→ Task to complete: Copy out each line of the data that holds the string "timing".

(Stored data)

'''

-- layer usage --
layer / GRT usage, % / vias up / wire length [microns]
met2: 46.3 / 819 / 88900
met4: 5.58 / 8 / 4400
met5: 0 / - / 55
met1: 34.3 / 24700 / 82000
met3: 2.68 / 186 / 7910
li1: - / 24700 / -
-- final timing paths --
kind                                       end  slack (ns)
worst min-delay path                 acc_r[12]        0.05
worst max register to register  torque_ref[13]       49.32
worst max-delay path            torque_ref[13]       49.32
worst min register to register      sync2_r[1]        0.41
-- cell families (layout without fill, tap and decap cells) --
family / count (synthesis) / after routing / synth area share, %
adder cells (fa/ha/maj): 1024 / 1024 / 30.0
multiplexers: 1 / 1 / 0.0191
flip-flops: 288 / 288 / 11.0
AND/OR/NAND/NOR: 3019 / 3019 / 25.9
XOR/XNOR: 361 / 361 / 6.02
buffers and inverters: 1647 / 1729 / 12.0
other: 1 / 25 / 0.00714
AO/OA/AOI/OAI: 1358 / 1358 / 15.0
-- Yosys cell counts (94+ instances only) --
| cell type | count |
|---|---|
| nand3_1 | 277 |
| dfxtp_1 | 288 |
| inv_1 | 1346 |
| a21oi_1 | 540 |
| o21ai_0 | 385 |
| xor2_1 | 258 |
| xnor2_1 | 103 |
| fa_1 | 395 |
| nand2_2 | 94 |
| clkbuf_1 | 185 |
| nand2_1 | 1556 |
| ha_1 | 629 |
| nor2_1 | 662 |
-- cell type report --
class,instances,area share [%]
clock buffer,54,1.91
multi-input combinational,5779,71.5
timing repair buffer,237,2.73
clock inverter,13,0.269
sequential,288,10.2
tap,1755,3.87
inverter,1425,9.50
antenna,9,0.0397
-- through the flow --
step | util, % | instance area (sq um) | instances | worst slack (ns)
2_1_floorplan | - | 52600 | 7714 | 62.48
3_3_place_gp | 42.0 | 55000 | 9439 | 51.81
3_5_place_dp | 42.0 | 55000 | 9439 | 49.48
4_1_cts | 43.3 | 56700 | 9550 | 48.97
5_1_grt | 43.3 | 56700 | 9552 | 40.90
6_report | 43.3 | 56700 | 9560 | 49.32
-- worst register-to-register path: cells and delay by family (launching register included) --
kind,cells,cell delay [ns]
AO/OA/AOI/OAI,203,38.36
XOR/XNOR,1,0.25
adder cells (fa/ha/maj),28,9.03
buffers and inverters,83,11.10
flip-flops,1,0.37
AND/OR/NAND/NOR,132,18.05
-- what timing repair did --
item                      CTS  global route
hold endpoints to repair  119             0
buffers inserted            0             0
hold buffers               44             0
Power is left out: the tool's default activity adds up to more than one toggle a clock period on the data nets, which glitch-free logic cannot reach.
<file path="src/design/psai_pkg.sv">
// constants and types of the serial audio input front end
package psai_pkg;
    // interface formats (strap field values 0..3, register-only 4..5)
    localparam logic [2:0] FMT_LJ = 3'h0;
    localparam logic [2:0] FMT_I2S = 3'h1;
    localparam logic [2:0] FMT_RJ16 = 3'h2;
    localparam logic [2:0] FMT_RJ24 = 3'h3;
    localparam logic [2:0] FMT_RJ20 = 3'h4;
    localparam logic [2:0] FMT_RJ18 = 3'h5;
    // speed modes
    localparam logic [1:0] SPD_SINGLE = 2'h0;
    localparam logic [1:0] SPD_DOUBLE = 2'h1;
    localparam logic [1:0] SPD_QUAD = 2'h2;
    localparam logic [1:0] SPD_STREAM = 2'h3;
    // oversampling ratios
    localparam logic [7:0] OSR_SINGLE = 8'h80;
    localparam logic [7:0] OSR_DOUBLE = 8'h40;
    localparam logic [7:0] OSR_QUAD = 8'h20;
    // master clock ratio bounds per mode, in master clocks per frame
    localparam logic [11:0] RATIO_SS_MIN = 12'h100;
    localparam logic [11:0] RATIO_SS_MAX = 12'h300;
    localparam logic [11:0] RATIO_SS_DIV = 12'h400;
    localparam logic [11:0] RATIO_DS_MIN = 12'h080;
    localparam logic [11:0] RATIO_DS_MAX = 12'h180;
    localparam logic [11:0] RATIO_DS_DIV = 12'h200;
    localparam logic [11:0] RATIO_QS_MIN = 12'h040;
    localparam logic [11:0] RATIO_QS_MAX = 12'h0C0;
    localparam logic [11:0] RATIO_QS_DIV = 12'h100;
    localparam int WORD_W = 24;
    localparam int FIFO_DEPTH = 4;
endpackage

</file>
<file path="src/design/psai_fifo.sv">
// small valid/ready fifo for received audio words
`timescale 1ns/1ns
`default_nettype none
module psai_fifo #(
    parameter int WIDTH = 25,
    parameter int DEPTH = 4
) (
    input wire logic clk,
    input wire logic resetn,
    input wire logic in_valid,
    output logic in_ready,
    input wire logic [WIDTH-1:0] in_data,
    output logic out_valid,
    input wire logic out_ready,
    output logic [WIDTH-1:0] out_data
);
    localparam int AW = $clog2(DEPTH);
    logic [WIDTH-1:0] mem [DEPTH];
    logic [AW-1:0] wr_ptr;
    logic [AW-1:0] rd_ptr;
    logic [AW:0] count;
    logic push;
    logic pop;
    assign push = in_valid && in_ready;
    assign pop = out_valid && out_ready;
    assign in_ready = count != (AW+1)'(DEPTH);
    assign out_valid = count != '0;
    assign out_data = mem[rd_ptr];
    // storage
    always_ff @(posedge clk) begin
        if (push) begin
            mem[wr_ptr] <= in_data;
        end
    end
    // pointers and fill level
    always_ff @(posedge clk or negedge resetn) begin
        if (!resetn) begin
            wr_ptr <= '0;
            rd_ptr <= '0;
            count <= '0;
        end else begin
            if (push) begin
                wr_ptr <= (wr_ptr == AW'(DEPTH-1)) ? '0 : wr_ptr + 1'b1;
            end
            if (pop) begin
                rd_ptr <= (rd_ptr == AW'(DEPTH-1)) ? '0 : rd_ptr + 1'b1;
            end
            count <= count + (AW+1)'(push) - (AW+1)'(pop);
        end
    end
endmodule
`default_nettype wire

</file>
<file path="src/design/psai_core.sv">
// serial audio input front end: strap decode, ratio detect, word capture
// How it works
// - words are received as two's complement, sign kept, right aligned to 24 bits
// - frame clock level picks which channel the arriving word belongs to
// - count master clocks over one frame period, then check the ratio against the speed mode limits
// - outside stream mode, top ratios accepted only under register control with divide bit set
// - strap pins sampled continually; changes applied
// - format straps: LJ, I2S, RJ16, RJ24
// - speed straps: single, single+deemphasis, double, quad
// - stream enable: upper strap picks 64x/128x, lower two the clock ratio
// - port is slave only; never drives bit or frame clock
// - data bits captured on bit clock rising edge
// - register formats add right-justified 20 and 18 bit
// - oversampling 128x single, 64x double, 32x quad
// - speed from straps when pin-strapped, from mode bits under register control
// - register control takes mode and format from register fields
// - configuration by straps or by register control select
// - register mode bits enter stream mode; format field sets stream ratio
// - mute output active in reset, init, mute request, bad ratio
`timescale 1ns/1ns
`default_nettype none
module psai_core (
    input wire logic clk,
    input wire logic resetn,
    input wire logic master_clock,
    input wire logic bit_clock,
    input wire logic frame_channel_clock,
    input wire logic [2:0] serial_audio_inputs,
    input wire logic strap_pin_0,
    input wire logic strap_pin_1,
    input wire logic strap_pin_2,
    input wire logic strap_pin_3,
    input wire logic direct_stream_enable_pin,
    input wire logic register_control,
    input wire logic [1:0] functional_mode_bits,
    input wire logic [3:0] interface_format_field,
    input wire logic master_clock_divide_bit,
    input wire logic mute_request,
    output logic [2:0] active_format,
    output logic [1:0] active_speed,
    output logic deemphasis_select,
    output logic direct_stream_bitstream,
    output logic stream_128x,
    output logic [3:0] stream_clock_ratio,
    output logic [7:0] oversample_ratio,
    output logic [11:0] measured_ratio,
    output logic ratio_ok,
    output logic mute_control_output,
    output logic word_valid,
    input wire logic word_ready,
    output logic [1:0] word_pair,
    output logic word_right,
    output logic [psai_pkg::WORD_W-1:0] word_data
);
    // two-flop synchronisers for all pin inputs
    localparam int NS = 11;
    logic [NS-1:0] sync_a;
    logic [NS-1:0] sync_b;
    always_ff @(posedge clk or negedge resetn) begin
        if (!resetn) begin
            sync_a <= '0;
            sync_b <= '0;
        end else begin
            sync_a <= {master_clock, bit_clock, frame_channel_clock, serial_audio_inputs,
                strap_pin_0, strap_pin_1, strap_pin_2, strap_pin_3,
                direct_stream_enable_pin};
            sync_b <= sync_a;
        end
    end
    logic s_mclk, s_bclk, s_lr, s_m0, s_m1, s_m2, s_m3, s_dsen;
    logic [2:0] s_sd;
    assign {s_mclk, s_bclk, s_lr, s_sd, s_m0, s_m1, s_m2, s_m3, s_dsen} = sync_b;

    // delayed copies for edge detection
    logic d_mclk, d_bclk, d_lr;
    logic lr_bit; // frame level at the previous bit clock rise
    always_ff @(posedge clk or negedge resetn) begin
        if (!resetn) begin
            d_mclk <= 1'b0;
            d_bclk <= 1'b0;
            d_lr <= 1'b0;
        end else begin
            d_mclk <= s_mclk;
            d_bclk <= s_bclk;
            d_lr <= s_lr;
        end
    end
    logic mclk_rise, bclk_rise, lr_rise, lr_edge;
    assign mclk_rise = s_mclk && !d_mclk;
    assign bclk_rise = s_bclk && !d_bclk;
    assign lr_rise = s_lr && !d_lr;
    assign lr_edge = s_lr != lr_bit; // frame moves on the falling bit edge, seen at the next rise

    // configuration decode; straps re-read every cycle
    logic [2:0] next_format;
    logic [1:0] next_speed;
    logic next_deemph, next_stream, next_s128;
    logic [3:0] next_sratio;
    always_comb begin
        next_format = psai_pkg::FMT_LJ;
        next_speed = psai_pkg::SPD_SINGLE;
        next_deemph = 1'b0;
        next_stream = 1'b0;
        next_s128 = 1'b0;
        next_sratio = 4'h4;
        if (register_control) begin
            next_format = interface_format_field[2:0];
            if (next_format > psai_pkg::FMT_RJ18) begin
                next_format = psai_pkg::FMT_LJ; // codes 6 and 7 act as 24-bit left justified
            end
            next_speed = functional_mode_bits;
            if (functional_mode_bits == psai_pkg::SPD_STREAM) begin
                next_stream = 1'b1;
                next_s128 = interface_format_field[2];
                next_sratio = stream_ratio(interface_format_field[2], interface_format_field[1:0]);
            end
        end else if (s_dsen) begin
            next_stream = 1'b1;
            next_speed = psai_pkg::SPD_STREAM;
            next_s128 = s_m2;
            next_sratio = stream_ratio(s_m2, {s_m1, s_m0});
        end else begin
            next_format = {1'b0, s_m1, s_m0};
            unique case ({s_m3, s_m2})
                2'h0: next_speed = psai_pkg::SPD_SINGLE;
                2'h1: begin
                    next_speed = psai_pkg::SPD_SINGLE;
                    next_deemph = 1'b1;
                end
                2'h2: next_speed = psai_pkg::SPD_DOUBLE;
                2'h3: next_speed = psai_pkg::SPD_QUAD;
            endcase
        end
    end

    function automatic logic [3:0] stream_ratio(input logic hi, input logic [1:0] sel);
        logic [3:0] r;
        unique case (sel)
            2'h0: r = hi ? 4'h2 : 4'h4;
            2'h1: r = hi ? 4'h3 : 4'h6;
            2'h2: r = hi ? 4'h4 : 4'h8;
            default: r = hi ? 4'h6 : 4'hC;
        endcase
        return r;
    endfunction

    // registered configuration outputs
    always_ff @(posedge clk or negedge resetn) begin
        if (!resetn) begin
            active_format <= psai_pkg::FMT_LJ;
            active_speed <= psai_pkg::SPD_SINGLE;
            deemphasis_select <= 1'b0;
            direct_stream_bitstream <= 1'b0;
            stream_128x <= 1'b0;
            stream_clock_ratio <= 4'h4;
            oversample_ratio <= psai_pkg::OSR_SINGLE;
        end else begin
            active_format <= next_format;
            active_speed <= next_speed;
            deemphasis_select <= next_deemph;
            direct_stream_bitstream <= next_stream;
            stream_128x <= next_s128;
            stream_clock_ratio <= next_sratio;
            unique case (next_speed)
                psai_pkg::SPD_DOUBLE: oversample_ratio <= psai_pkg::OSR_DOUBLE;
                psai_pkg::SPD_QUAD: oversample_ratio <= psai_pkg::OSR_QUAD;
                default: oversample_ratio <= psai_pkg::OSR_SINGLE;
            endcase
        end
    end

    // master clocks per frame: counted between frame rising edges
    logic [11:0] mcount;
    logic measured;
    always_ff @(posedge clk or negedge resetn) begin
        if (!resetn) begin
            mcount <= '0;
            measured_ratio <= '0;
            measured <= 1'b0;
        end else if (lr_rise) begin
            mcount <= 12'(mclk_rise);
            measured_ratio <= mcount;
            measured <= 1'b1;
        end else if (mclk_rise && mcount != 12'hFFF) begin
            mcount <= mcount + 12'h001;
        end
    end

    // ratio check against the selected speed
    function automatic logic ratio_legal(input logic [11:0] r, input logic [1:0] spd,
        input logic divok);
        logic [11:0] lo, hi, top;
        lo = psai_pkg::RATIO_SS_MIN;
        hi = psai_pkg::RATIO_SS_MAX;
        top = psai_pkg::RATIO_SS_DIV;
        if (spd == psai_pkg::SPD_DOUBLE) begin
            lo = psai_pkg::RATIO_DS_MIN;
            hi = psai_pkg::RATIO_DS_MAX;
            top = psai_pkg::RATIO_DS_DIV;
        end else if (spd == psai_pkg::SPD_QUAD) begin
            lo = psai_pkg::RATIO_QS_MIN;
            hi = psai_pkg::RATIO_QS_MAX;
            top = psai_pkg::RATIO_QS_DIV;
        end
        return (r >= lo && r <= hi) || (divok && r == top);
    endfunction

    logic next_ok;
    assign next_ok = measured && (direct_stream_bitstream ||
        ratio_legal(measured_ratio, active_speed, register_control && master_clock_divide_bit));
    always_ff @(posedge clk or negedge resetn) begin
        if (!resetn) begin
            ratio_ok <= 1'b0;
            mute_control_output <= 1'b1;
        end else begin
            ratio_ok <= next_ok;
            mute_control_output <= !next_ok || mute_request;
        end
    end

    // per-pair shift registers; left/right from frame level
    logic [psai_pkg::WORD_W-1:0] shreg [3];
    logic [4:0] bitcnt;
    logic cur_right;
    logic i2s;
    assign i2s = active_format == psai_pkg::FMT_I2S;
    always_ff @(posedge clk or negedge resetn) begin
        if (!resetn) begin
            for (int i = 0; i < 3; i++) begin
                shreg[i] <= '0;
            end
            bitcnt <= '0;
            cur_right <= 1'b0;
            lr_bit <= 1'b0;
        end else if (bclk_rise) begin
            for (int i = 0; i < 3; i++) begin
                shreg[i] <= lr_edge ? {{(psai_pkg::WORD_W-1){1'b0}}, s_sd[i]}
                                    : {shreg[i][psai_pkg::WORD_W-2:0], s_sd[i]};
            end
            bitcnt <= lr_edge ? 5'h01 : (bitcnt == 5'h1F ? bitcnt : bitcnt + 5'h01);
            cur_right <= i2s ? s_lr : !s_lr;
            lr_bit <= s_lr;
        end
    end

    // word length for the current format
    function automatic logic [4:0] word_len(input logic [2:0] f);
        unique case (f)
            psai_pkg::FMT_RJ16: return 5'h10;
            psai_pkg::FMT_RJ20: return 5'h14;
            psai_pkg::FMT_RJ18: return 5'h12;
            default: return 5'h18;
        endcase
    endfunction

    // a word completes on a frame edge (right justified) or after its length (others)
    logic rj, word_done;
    logic [4:0] wl;
    logic [psai_pkg::WORD_W-1:0] aligned [3];
    logic i2s_skip;
    assign rj = active_format >= psai_pkg::FMT_RJ16;
    assign wl = word_len(active_format);
    assign i2s_skip = i2s ? 1'b1 : 1'b0;
    assign word_done = bclk_rise && !direct_stream_bitstream && (rj ? lr_edge
        : (!lr_edge && bitcnt == wl + 5'(i2s_skip) - 5'h01));
    always_comb begin
        for (int i = 0; i < 3; i++) begin
            aligned[i] = sign_ext(rj ? shreg[i] : {shreg[i][psai_pkg::WORD_W-2:0], s_sd[i]}, wl);
        end
    end

    // sign-extend the low n bits of a word
    function automatic logic [psai_pkg::WORD_W-1:0] sign_ext(
        input logic [psai_pkg::WORD_W-1:0] w, input logic [4:0] n);
        logic [psai_pkg::WORD_W-1:0] r;
        r = w;
        for (int b = 0; b < psai_pkg::WORD_W; b++) begin
            if (5'(b) >= n) begin
                r[b] = w[n - 5'h01];
            end
        end
        return r;
    endfunction

    // three pair words queued to the fifo one after another
    logic [psai_pkg::WORD_W-1:0] hold [3];
    logic [1:0] pend;
    logic hold_right;
    logic f_ready, f_valid;
    logic [psai_pkg::WORD_W+2:0] f_out;
    always_ff @(posedge clk or negedge resetn) begin
        if (!resetn) begin
            for (int i = 0; i < 3; i++) begin
                hold[i] <= '0;
            end
            pend <= 2'h0;
            hold_right <= 1'b0;
        end else if (word_done) begin
            hold <= aligned; // a new word overruns any still pending
            pend <= 2'h3;
            hold_right <= rj ? (i2s ? lr_bit : !lr_bit) : cur_right;
        end else if (pend != 2'h0 && f_ready) begin
            pend <= pend - 2'h1;
        end
    end
    logic [1:0] pair_idx;
    assign pair_idx = 2'h3 - pend;

    psai_fifo #(.WIDTH(psai_pkg::WORD_W + 3), .DEPTH(psai_pkg::FIFO_DEPTH)) u_fifo (
        .clk(clk),
        .resetn(resetn),
        .in_valid(pend != 2'h0 && !word_done),
        .in_ready(f_ready),
        .in_data({pair_idx, hold_right, hold[pair_idx]}),
        .out_valid(f_valid),
        .out_ready(word_ready && !word_valid),
        .out_data(f_out)
    );

    // output register stage
    always_ff @(posedge clk or negedge resetn) begin
        if (!resetn) begin
            word_valid <= 1'b0;
            word_pair <= 2'h0;
            word_right <= 1'b0;
            word_data <= '0;
        end else if (word_valid) begin
            word_valid <= 1'b0;
        end else if (f_valid && word_ready) begin
            word_valid <= 1'b1;
            {word_pair, word_right, word_data} <= f_out;
        end
    end

    // checks
    a_mute_bad_ratio: assert property (@(posedge clk) disable iff (!resetn)
        !next_ok |=> mute_control_output) else $error("mute not raised on bad ratio");
    a_strap_fmt: assert property (@(posedge clk) disable iff (!resetn)
        (!register_control && !s_dsen) |=> active_format == {1'b0, $past(s_m1), $past(s_m0)})
        else $error("strap format not applied");
    a_osr_quad: assert property (@(posedge clk) disable iff (!resetn)
        active_speed == psai_pkg::SPD_QUAD |-> oversample_ratio == psai_pkg::OSR_QUAD)
        else $error("quad speed oversampling wrong");
    a_stream_ratio: assert property (@(posedge clk) disable iff (!resetn)
        (!register_control && s_dsen && s_m2 && s_m1 && s_m0) |=> stream_clock_ratio == 4'h6)
        else $error("stream ratio wrong");
    a_ratio_capture: assert property (@(posedge clk) disable iff (!resetn)
        lr_rise |=> measured_ratio == $past(mcount)) else $error("ratio not captured");
    a_div_gate: assert property (@(posedge clk) disable iff (!resetn)
        (measured && measured_ratio == psai_pkg::RATIO_SS_DIV && active_speed ==
        psai_pkg::SPD_SINGLE && !direct_stream_bitstream && !register_control) |=> !ratio_ok)
        else $error("divide ratio accepted without register control");
    a_reg_speed: assert property (@(posedge clk) disable iff (!resetn)
        register_control |=> active_speed == $past(functional_mode_bits))
        else $error("register speed not applied");
    a_bit_capture: assert property (@(posedge clk) disable iff (!resetn)
        (bclk_rise && !lr_edge) |=> shreg[0][0] == $past(s_sd[0]))
        else $error("bit not taken on rising edge");
endmodule
`default_nettype wire

</file>
<file path="config.mk">
export PLATFORM = sky130hd
export DESIGN_NAME = psai_core
export DESIGN_NICKNAME = d
export VERILOG_FILES = /design/src/design/psai_pkg.sv /design/src/design/psai_fifo.sv /design/src/design/psai_core.sv
export SDC_FILE = /design/constraint.sdc
export NUM_CORES = 1
export LEC_CHECK = 0
export BUFFER_PORTS_ARGS = -buffer_cell sky130_fd_sc_hd__buf_2
export CORE_ASPECT_RATIO = 1.1
export CORE_UTILIZATION = 66
export DETAILED_ROUTE_END_ITERATION = 10
export PLACE_DENSITY = 0.86
export SYNTH_ARGS = -nofsm -noshare
export SYNTH_HDL_FRONTEND = slang
export SYNTH_SLANG_ARGS = --single-unit
</file>
<file path="constraint.sdc">
create_clock -name clk -period 10.6 [get_ports clk]
set_clock_uncertainty 0.1 [all_clocks]
set_input_delay 1.59 -clock clk [delete_from_list [all_inputs] [get_ports clk]]
set_output_delay 1.59 -clock clk [all_outputs]
set_load 0.05 [all_outputs]
</file>
==> results.json, run 1 <==
{
  "status": "finished, final reports clean",
  "drtIter0Drc": 710,
  "ioPinCount": 85,
  "tns_ps": 0,
  "port_buffers": 78,
  "vdd.ir_drop.worst_uv": 141,
  "dr.pass1.iters": 4,
  "max_slew_margin": 0.293,
  "drc": 0,
  "ys_types": 62,
  "grt-busiest-layer": "met2",
  "grt_max_degree": 110,
  "synth_seq_cells": 364,
  "use_met2": 0.442,
  "grt_pass1_wl_mm": 49.7,
  "placed_cells": 1441,
  "yosysTopAreaCellShare": 0.408,
  "cts_tree": "built",
  "synthCells": 1107,
  "synth_mux_area_frac": 0.171,
  "async_flop_share": 0.703,
  "cp-start-kind": "register",
  "synth_simple_gate_area_frac": 0.0615,
  "synth_top_family_by_area": "multiplexers",
  "worstMarginPinSlew_ps": 1060,
  "ys_warn_count": 0,
  "switching_power_mw": 1.36,
  "drive_above_1_share": 0.244,
  "synth.most_common_cell": "dfrtp_1",
  "r2r_cells": 9,
  "antenna_found_initial": 0,
  "p_int_mw": 2.93,
  "diodes": 0,
  "dieArea_um2": 24100,
  "cp.arrival_ps": 4250,
  "fp.dieW_um": 148,
  "swShare": 0.317,
  "synthAdderAreaFrac": 0.0198,
  "ys_seq_area_frac": 0.622,
  "area_growth_pct": 11.4,
  "core_um2": 22900,
  "met1_usage": 0.352,
  "power.density_nw_per_um2": 248,
  "post_cts_buffers": 0,
  "place.gp.congestion": 0.784,
  "start_util": 0.676,
  "synth_flop_cell": "dfrtp_1",
  "wirelength_mm": 30.4,
  "hold_viol": 0,
  "required_ps": 10890,
  "h-tree-depth": 2,
  "cap_viol_max_count": 0,
  "grt_use_total": 0.264,
  "worstPathMaxFanout": 75,
  "p_leak_nw": 7.73,
  "viasPerCell": 6.19,
  "fmax_mhz": 253,
  "crit_type": "register to register",
  "fill_cells": 1352,
  "fin_area_um2": 17300,
  "clk_pin_slew_worst_paths_ps": 60,
  "cts.sink_count": 364,
  "wl_per_cell_um": 20.2,
  "hold_buffers": 0,
  "setup_viol": 0,
  "syn_area_um2": 15500,
  "pwr-share-clk": 0.289,
  "fin_nets": 1226,
  "grt_overflow": 0,
  "cts_resized": 0,
  "power.total_mw": 4.29,
  "vias": 9317,
  "synth.area.top_cells": "dfrtp_1 (41%), edfxtp_1 (21%), mux2_2 (7.9%), a22o_1 (4.0%), mux4_2 (3.9%)",
  "post-route-min-period_ps": 3950,
  "rsz0062_at_grt": "no",
  "dp_slack_ps": 6730,
  "synthXorXnorAreaFrac": 0.0112,
  "ys_top_cells_by_count": "dfrtp_1 (253), mux2_2 (109), edfxtp_1 (108)",
  "hp-class": "register to register",
  "clk_latency_ps": 520,
  "combPwrFrac": 0.255,
  "synth.avg_cell_area_um2": 14.0,
  "use_met3": 0.0501,
  "die_h_um": 163,
  "slew_violations": 0,
  "ant_nets": 0,
  "min_period_over_period": 0.373,
  "clock_path_buffers": 3,
  "seqPwrFrac": 0.456,
  "end_kind": "register",
  "grt_pass1_vias": 9497,
  "synth_top_area_cell": "dfrtp_1",
  "rows": 58,
  "synth_compound_area_frac": 0.0847,
  "cts_root_buf": "clkbuf_16",
  "dp_hpwl_mm": 17.9,
  "final.setup.worst_slack_ps": 6650,
  "synth_edf_count": 108,
  "fin_cells": 1506,
  "cts_buffers": 36,
  "min_path_cells": 0,
  "placed_area_um2": 16100
}
-- stage by stage --
stage	hold WS (ps)	util
2_1_floorplan	231	-
3_3_place_gp	232	0.703
3_5_place_dp	236	0.703
4_1_cts	249	0.754
5_1_grt	256	0.754
6_report	247	0.754
-- placed cells by master, fill, tap and decap left out, types with 34 or more instances in the layout --
| cell type | count |
|---|---|
| nand2_1 | 90 |
| mux2_2 | 109 |
| mux2i_1 | 40 |
| buf_2 | 77 |
| clkbuf_16 | 37 |
| a22o_1 | 71 |
| edfxtp_1 | 108 |
| inv_1 | 34 |
| dfrtp_1 | 252 |
| nor2_1 | 42 |
| o21ai_0 | 44 |
| mux2_1 | 37 |
-- metal layers --
| layer | part of all wire | vias to the layer above | routed length, µm |
|---|---|---|---|
| met5 | 0 | - | 0 |
| met4 | 0.019 | 0 | 570 |
| met3 | 0.055 | 47 | 1690 |
| met2 | 0.51 | 298 | 15400 |
| met1 | 0.42 | 4771 | 12800 |
| li1 | - | 4201 | - |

'''

→ Answer for the task:
-- final timing paths --
timing repair buffer,237,2.73
-- what timing repair did --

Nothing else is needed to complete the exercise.